El perro echó a caminar y ella hizo lo mismo. A C.J. no le quedó otra opción que imitarlos.

– Estaba bromeando -murmuró, tras rodearle los hombros con un brazo-. Maldita sea, veo lo suficiente como para llegar hasta la casa.

– En ese caso, seguramente también estabas bromeando en lo de caer enferma de resfriado. ¿Acaso no sabes que los resfriados no se producen por estar mojado sino por los gérmenes?

– ¿De verdad, doctora Brown?

– Así es. Y no seas sarcástico.

– Bueno. No voy a discutir con una mujer que me ha arrojado a un estanque.

– ¡Oh, Dios, C.J! Lo siento tanto… No sé…

– No empieces otra vez con eso. Sólo quiero saber una cosa. ¿Cómo lo hiciste? Es decir, ¿donde aprendió alguien que parece…? -se interrumpió. Las imágenes de princesa de cuento de hadas volvieron a adueñársele del pensamiento-. ¿Dónde aprendiste a moverte así?

– Oh, no tiene ningún mérito. He dado clases de defensa personal. En mi trabajo, es poco más o menos una necesidad, dado que tratamos con personas muy violentas. Y como a mí no me gustan las pistolas…

– Pues me habías engañado -replicó él, recordando cómo lo había apuntado ella precisamente con una.

– Oh, C.J., créeme…

– ¡Pero si me apuntaste con una! ¡Me secuestraste! Me apuntaste con una pistola cargada. ¿Te has parado a pensar cómo se siente una persona cuando la apuntan con una pistola? ¡Te aseguro que hubiera preferido que no me ocurriera algo así!

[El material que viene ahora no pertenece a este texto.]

==> src/fsbc_pkg.sv <==
// ----------------------------------------------------------------------------
// fsbc_pkg
// Shared types and constants of the fan speed button controller: request and
// response payload structs, command codes and the percent-to-duty mapping.
// ----------------------------------------------------------------------------
package fsbc_pkg;

   // number of fan slots carried on the response
   localparam int unsigned SLOTS = 4;

   // command codes
   localparam logic [1:0] CMD_TICK    = 2'd0;
   localparam logic [1:0] CMD_SET_ONE = 2'd1;
   localparam logic [1:0] CMD_SET_ALL = 2'd2;

   // speed arithmetic
   localparam logic [6:0]  STEP_PCT  = 7'd25;
   localparam logic [6:0]  TOP_PCT   = 7'd100;
   localparam logic [6:0]  INC_LIMIT = 7'd75;
   localparam logic [7:0]  TOP_PCT_8 = 8'd100;

   // debounce counter ceiling
   localparam logic [15:0] TICK_MAX = 16'hFFFF;

   // button bit positions in the level vector
   localparam int unsigned BTN_DEC = 0;
   localparam int unsigned BTN_INC = 1;
   localparam int unsigned BTN_TGL = 2;

   // x/100 as x*5243 >> 19, exact for x up to 255*100
   localparam logic [12:0] RECIP_100  = 13'd5243;
   localparam int unsigned RECIP_SHIFT = 19;

   typedef struct packed {
      logic [1:0] command;
      logic [2:0] fan_index;
      logic [7:0] percent;
      logic       decrease_level;
      logic       increase_level;
      logic       toggle_level;
   } req_payload_type;

   typedef struct packed {
      logic [7:0] duty0;
      logic [7:0] duty1;
      logic [7:0] duty2;
      logic [7:0] duty3;
      logic [6:0] speed0;
      logic [6:0] speed1;
      logic [6:0] speed2;
      logic [6:0] speed3;
      logic       save_request;
   } rsp_payload_type;

   // speed * 255 / 100, speed in 0..100
   function automatic logic [7:0] pct_to_duty(input logic [6:0] spd);
      logic [14:0] scaled;
      logic [27:0] prod;
      scaled = {spd, 8'b0} - 15'(spd);
      prod   = 28'(scaled) * 28'(RECIP_100);
      return prod[RECIP_SHIFT +: 8];
   endfunction

endpackage

==> src/fan_speed_button_controller_unit.sv <==
// ----------------------------------------------------------------------------
// fan_speed_button_controller_unit
// Keeps a speed percent per fan, driven by debounced button ticks and
// set-one / set-all commands, and reports speeds, PWM duties and a save flag.
// ----------------------------------------------------------------------------
//  channel    | ports                            | moves
//  -----------+----------------------------------+-------------------------
//  request    | req_valid, req_stall, req_data   | tick or set command in
//  response   | rsp_valid, rsp_stall, rsp_data   | speeds, duties, save flag
//  csr        | csr_wr_en, csr_wr_data           | debounce interval write
//
//  one request per cycle sustained while the response is not stalled; a request
//  passes the input register, then the response register, the speed update sitting between the two.
//  synchronous active-high reset clears speeds to 0, button history to
//  released, the debounce counter to 0 and the debounce interval to 50.
//  a stalled response holds the input register, which then stalls requests.
// ----------------------------------------------------------------------------
module fan_speed_button_controller_unit
   import fsbc_pkg::*;
#(
   parameter int unsigned NUM_FANS = 4
) (
   input  logic            clock,
   input  logic            reset,
   input  logic            req_valid,
   output logic            req_stall,
   input  req_payload_type req_data,
   output logic            rsp_valid,
   input  logic            rsp_stall,
   output rsp_payload_type rsp_data,
   input  logic            csr_wr_en,
   input  logic [15:0]     csr_wr_data
);

   localparam logic [2:0] NumFansIdx = 3'(NUM_FANS);

   logic            in_valid_ff, in_valid_in;
   req_payload_type in_data_ff;
   logic            out_valid_ff, out_valid_in;
   rsp_payload_type out_data_ff, out_data_in;
   logic [6:0]      speed_ff [SLOTS];
   logic [6:0]      speed_in [SLOTS];
   logic [2:0]      last_lvl_ff, last_lvl_in;
   logic [15:0]     tick_cnt_ff, tick_cnt_in;
   logic [15:0]     debounce_ff, debounce_in;
   logic            advance;
   logic            save;

   // handshake: input register moves on when the response register frees up
   assign advance     = in_valid_ff && (!out_valid_ff || !rsp_stall);
   assign req_stall   = in_valid_ff && !advance;
   assign in_valid_in = req_stall ? in_valid_ff : req_valid;
   assign out_valid_in = advance ? 1'b1 : (out_valid_ff && rsp_stall);
   assign debounce_in = csr_wr_en ? csr_wr_data : debounce_ff;

   // speed and debounce update for the item in the input register
   always_comb begin
      logic [15:0] cnt_inc;
      logic [2:0]  now_lvl;
      logic [2:0]  fell;
      logic [6:0]  stage [SLOTS];
      logic [6:0]  pct;
      logic        any_on;
      speed_in    = speed_ff;
      last_lvl_in = last_lvl_ff;
      tick_cnt_in = tick_cnt_ff;
      save        = 1'b0;
      cnt_inc     = (tick_cnt_ff == TICK_MAX) ? tick_cnt_ff : tick_cnt_ff + 16'd1;
      now_lvl     = {in_data_ff.toggle_level, in_data_ff.increase_level,
                     in_data_ff.decrease_level};
      fell        = last_lvl_ff & ~now_lvl;
      pct         = (in_data_ff.percent > TOP_PCT_8) ? TOP_PCT : in_data_ff.percent[6:0];
      stage       = speed_ff;
      any_on      = 1'b0;
      if (advance) begin
         case (in_data_ff.command)
            CMD_TICK: begin
               if (cnt_inc >= debounce_ff) begin
                  tick_cnt_in = '0;
                  last_lvl_in = now_lvl;
                  for (int i = 0; i < SLOTS; i++) begin
                     if (i < NUM_FANS) begin
                        if (fell[BTN_DEC])
                           stage[i] = (stage[i] >= STEP_PCT) ? stage[i] - STEP_PCT : '0;
                        if (fell[BTN_INC])
                           stage[i] = (stage[i] <= INC_LIMIT) ? stage[i] + STEP_PCT : TOP_PCT;
                        any_on = any_on || (stage[i] != '0);
                     end
                  end
                  for (int i = 0; i < SLOTS; i++) begin
                     if (i < NUM_FANS && fell[BTN_TGL])
                        stage[i] = any_on ? '0 : TOP_PCT;
                  end
                  speed_in = stage;
                  save     = |fell;
               end else begin
                  tick_cnt_in = cnt_inc;
               end
            end
            CMD_SET_ONE: begin
               if (in_data_ff.fan_index < NumFansIdx) begin
                  speed_in[in_data_ff.fan_index[1:0]] = pct;
                  save = 1'b1;
               end
            end
            CMD_SET_ALL: begin
               for (int i = 0; i < SLOTS; i++) begin
                  if (i < NUM_FANS)
                     speed_in[i] = pct;
               end
               save = 1'b1;
            end
            default: begin
               save = 1'b0;
            end
         endcase
      end
   end

   // response payload from the updated speeds
   always_comb begin
      out_data_in.speed0       = speed_in[0];
      out_data_in.speed1       = speed_in[1];
      out_data_in.speed2       = speed_in[2];
      out_data_in.speed3       = speed_in[3];
      out_data_in.duty0        = pct_to_duty(speed_in[0]);
      out_data_in.duty1        = pct_to_duty(speed_in[1]);
      out_data_in.duty2        = pct_to_duty(speed_in[2]);
      out_data_in.duty3        = pct_to_duty(speed_in[3]);
      out_data_in.save_request = save;
   end

   // control and state registers
   always_ff @(posedge clock) begin
      if (reset) begin
         in_valid_ff  <= 1'b0;
         out_valid_ff <= 1'b0;
         last_lvl_ff  <= 3'b111;
         tick_cnt_ff  <= '0;
         debounce_ff  <= 16'd50;
         for (int i = 0; i < SLOTS; i++)
            speed_ff[i] <= '0;
      end else begin
         in_valid_ff  <= in_valid_in;
         out_valid_ff <= out_valid_in;
         last_lvl_ff  <= last_lvl_in;
         tick_cnt_ff  <= tick_cnt_in;
         debounce_ff  <= debounce_in;
         speed_ff     <= speed_in;
      end
   end

   // payload registers
   always_ff @(posedge clock) begin
      if (!req_stall)
         in_data_ff <= req_data;
      if (advance)
         out_data_ff <= out_data_in;
   end

   assign rsp_valid = out_valid_ff;
   assign rsp_data  = out_data_ff;

endmodule

==> config.mk <==
export PLATFORM = sky130hd
export DESIGN_NAME = fan_speed_button_controller_unit
export DESIGN_NICKNAME = d
export VERILOG_FILES = /design/src/fsbc_pkg.sv /design/src/fan_speed_button_controller_unit.sv
export SDC_FILE = /design/constraint.sdc
export NUM_CORES = 1
export LEC_CHECK = 0
export ABC_AREA = 1
export ABC_CLOCK_PERIOD_IN_PS = 14800
export BUFFER_PORTS_ARGS = -buffer_cell sky130_fd_sc_hd__buf_2
export CAP_MARGIN = 25
export CORE_MARGIN = 4
export CORE_UTILIZATION = 45
export CTS_CLUSTER_SIZE = 16
export DETAILED_ROUTE_END_ITERATION = 12
export MAX_ROUTING_LAYER = met4
export PLACE_DENSITY = 0.69
export SYNTH_ARGS = -nofsm -noshare
export SYNTH_HDL_FRONTEND = slang
export SYNTH_SLANG_ARGS = --single-unit
==> constraint.sdc <==
create_clock -name clock -period 14.8 [get_ports clock]
set_input_delay 0.74 -clock clock [delete_from_list [all_inputs] [get_ports clock]]
set_output_delay 0.74 -clock clock [all_outputs]
set_load 0.02 [all_outputs]
==> impl_metrics.yaml <==
floorplanning:
  coreArea_um2: 52660
  die_area_um2: 57030
  die_height_um: 238.8
  die_x_um: 238.8
  num_rows: 84
  start_util: 0.4552
  ioPinCount: 100
placement:
  place_area_um2: 25170
  io_buffer_count: 99
  gp_congestion: 0.9448
  pre_cts_slack_ps: 4182
  dp_hpwl_mm: 45.01
clock_tree:
  cts_setup_buffers: 0
  cts_tree: "done"
  clockBufferDepth: 2
  insertion_delay_ps: 480
  numCtsBuffers: 17
  cts-htree-levels: 4
  tritoncts_num_sinks: 142
  postCtsResizedCells: 0
  hold_buffers: 0
  cts_root_buffer: "clkbuf_16"
  path_clk_slew_ps: 70
cells_and_area:
  nets: 3786
  seqCellArea_um2: 3613
  area_delta_synth_final_pct: 7.501
  final_cell_mix: "808 x inv_1, 441 x nand2_1, 426 x ha_1"
  multiInputGateArea_um2: 17040
  mostFrequentLayoutCell: "inv_1"
  stdcell_area_um2: 25770
  nFillCells: 5059
  drive_gt1_frac: 0.06780
synth:
  ys.flop_type: "edfxtp_1"
  synthArstFlopShare: 0
  syn-cell-area_um2: 23970
  synth.distinct_cells: 55
  synth_edf_count: 77
  synth_nets: 3698
  ys_seq_elements: 142
  synth-warning-count: 0
  synth.avg_cell_area_um2: 8.079
  synth_cells: 2967
  ys_seq_area_frac: 0.1507
route:
  drt_pre_antenna_iters: 6
  vias_per_cell: 4.944
  drtIter0Drc: 1239
  wl_per_cell_um: 14.39
  wirelength_mm: 54.17
  drc: 0
  drtAntennaViolNets: 0
  num_vias: 18620
timing:
  period_share: 0.7287
  rsz0062_at_grt: "false"
  holdWs_ps: 443.8
  setup_tns_ps: 0
  setup_slack_ps: 4015
  worstMarginPinSlew_ps: 965.3
  drv_slew: 0
  hold_viol: 0
  skew_ps: 19.75
  min_period_ps: 10780
  fmax_mhz: 92.72
  setup_viol: 0
  relSlewSlack: 0.3565
global_routing:
  grtUsageTotal: 0.2009
  overflow: 0
  antenna_found_initial: 9
  grt_pass1_vias: 18160
  use_met3: 0.03830
  top_usage_layer: "met2"
  use_met2: 0.3123
  grt_pass1_wl_mm: 90.33
  grt_max_degree: 62
  grt_use_met1: 0.2749
setup_path:
  crit_family: "adder cells"
  cp_max_fo: 46
  slowest_stage: "fa_1"
  endpoint_kind: "flop"
  worst-endpoint-required_ps: 15110
  critPathKind: "reg -> reg"
  path_buf_inv: 12
  critPathLaunchType: "flop"
  cp_common_cell: "inv_1"
  cp.arrival_ps: 11090
  critPathMaxStageDelay_ps: 590
outcome:
  run_status: "complete, no violations"
run:
  maxCapViolCount: 0
worst_hold_path:
  min_path_type: "in -> reg"
==> stage by stage <==
| stage | std cells | utilization |
|---|---|---|
| 2_1_floorplan | 2967 | - |
| 3_3_place_gp | 3723 | 0.4780 |
| 3_5_place_dp | 3723 | 0.4780 |
| 4_1_cts | 3755 | 0.4888 |
| 5_1_grt | 3765 | 0.4894 |
| 6_report | 3765 | 0.4894 |
==> worst reg2reg max path, delay by kind of cell (launching register included) <==
kind                     cells  cell delay, ps
adder cells (fa/ha/maj)      8            3250
AND/OR/NAND/NOR             19            2520
AO/OA/AOI/OAI                9            2290
buffers and inverters       12            1770
flip-flops                   1             390
XOR/XNOR                     2             360
==> area by class of cell <==
class / instances / share of cell area
clock inverter: 10 / 0.002719
tap: 688 / 0.03341
clock buffer: 22 / 0.01933
timing repair buffer: 106 / 0.02127
antenna: 9 / 0.0008740
multi-input combinational: 1959 / 0.6613
sequential: 142 / 0.1402
inverter: 829 / 0.1209
==> synthesized netlist by cell type, types with 14 or more instances <==
cell type	instances	area, um^2
o211ai_1	19	142.6
nand2_2	17	106.4
ha_1	426	5330
a21oi_1	161	805.8
dfxtp_1	65	1301
nor2_1	159	596.8
fa_1	268	5365
nand2_1	441	1655
xor2_1	51	446.7
inv_1	809	3037
nand4_1	32	200.2
edfxtp_1	77	2312
clkbuf_1	20	75.07
nand3_1	124	620.6
o21ai_0	100	500.5
xnor2_1	29	254.0
nor3_1	14	70.07
==> flip-flops by register name (all words and copies together), names as in the netlist <==
register	cells
tick_cnt_ff	16
in_data_ff	16
in_valid_ff	1
last_lvl_ff	3
rsp_data	61
speed_ff	28
debounce_ff	16
rsp_valid	1
==> worst paths after layout <==
kind	endpoint	start	cells after the start	slack, ps
min	in_data_ff[4]	req_data[4]	1	440
min reg2reg	debounce_ff[8]	debounce_ff[8]	2	470
max	rsp_data[51]	tick_cnt_ff[1]	50	4020
max reg2reg	rsp_data[51]	tick_cnt_ff[1]	50	4020
==> per-layer routing <==
layer / share of wire / vias up
met5: 0 / -
met4: 0.014 / 0
met3: 0.058 / 53
met2: 0.45 / 415
met1: 0.48 / 8692
li1: - / 9456
==> cells by family (layout without fill, tap and decap cells) <==
kind of cell,Yosys count,in the layout,share of synthesized area
and+or+nand+nor,826,826,0.1497
xor gates and xnor gates,80,80,0.02923
DFF,142,142,0.1507
buffers and inverters,866,967,0.1386
adders and majority gates,694,694,0.4462
other,0,9,0
AOI/OAI and AO/OA,359,359,0.08555
Power is not shown: default switching activity piles up to over one toggle a cycle in this logic, so the estimate is an artifact.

– Tienes todo el derecho del mundo a estar enfadado conmigo -suspiró ella, mientras caminaban-. Jamás te habría disparado, ¿sabes? Sólo he ido armada en esa ocasión y fue por Vasily porque sabía lo peligroso que era. Ahora, me arrepiento de ello y desearía no haberlo hecho, pero… Lo único que puedo decir es que, en aquel momento, me pareció lo mejor.

– En eso sí que te entiendo -replicó él-. No hago más que repetirme lo mismo cuando pienso en que os entregué a la policía. En su momento, me pareció lo mejor. Parece que los dos nos equivocamos.

Caitlyn no respondió. Siguieron caminando en silencio, ya los dos solos. Como las luces de la casa ya se adivinaban en la distancia, Bubba parecía haber decidido que ya había cumplido con su misión.

Los escalofríos aún convulsionaban el cuerpo de Caitlyn de vez en cuando. Tal vez fuera por la oscuridad, que la convertía en una presencia sin rostro, pero C.J. ya no pensaba en lo hermosa que era, sino en lo humana que resultaba.

En algún momento del camino, ella le había deslizado el brazo alrededor de la cintura y en aquel momento, llevaba los dedos enganchados en las trabillas del pantalón. C.J. pensó en lo agradablemente que encajaba contra su cuerpo y justo en aquel momento, comprendió lo mucho que la deseaba. Fue una sensación tan intensa que le pareció que llevaba haciéndolo mucho tiempo.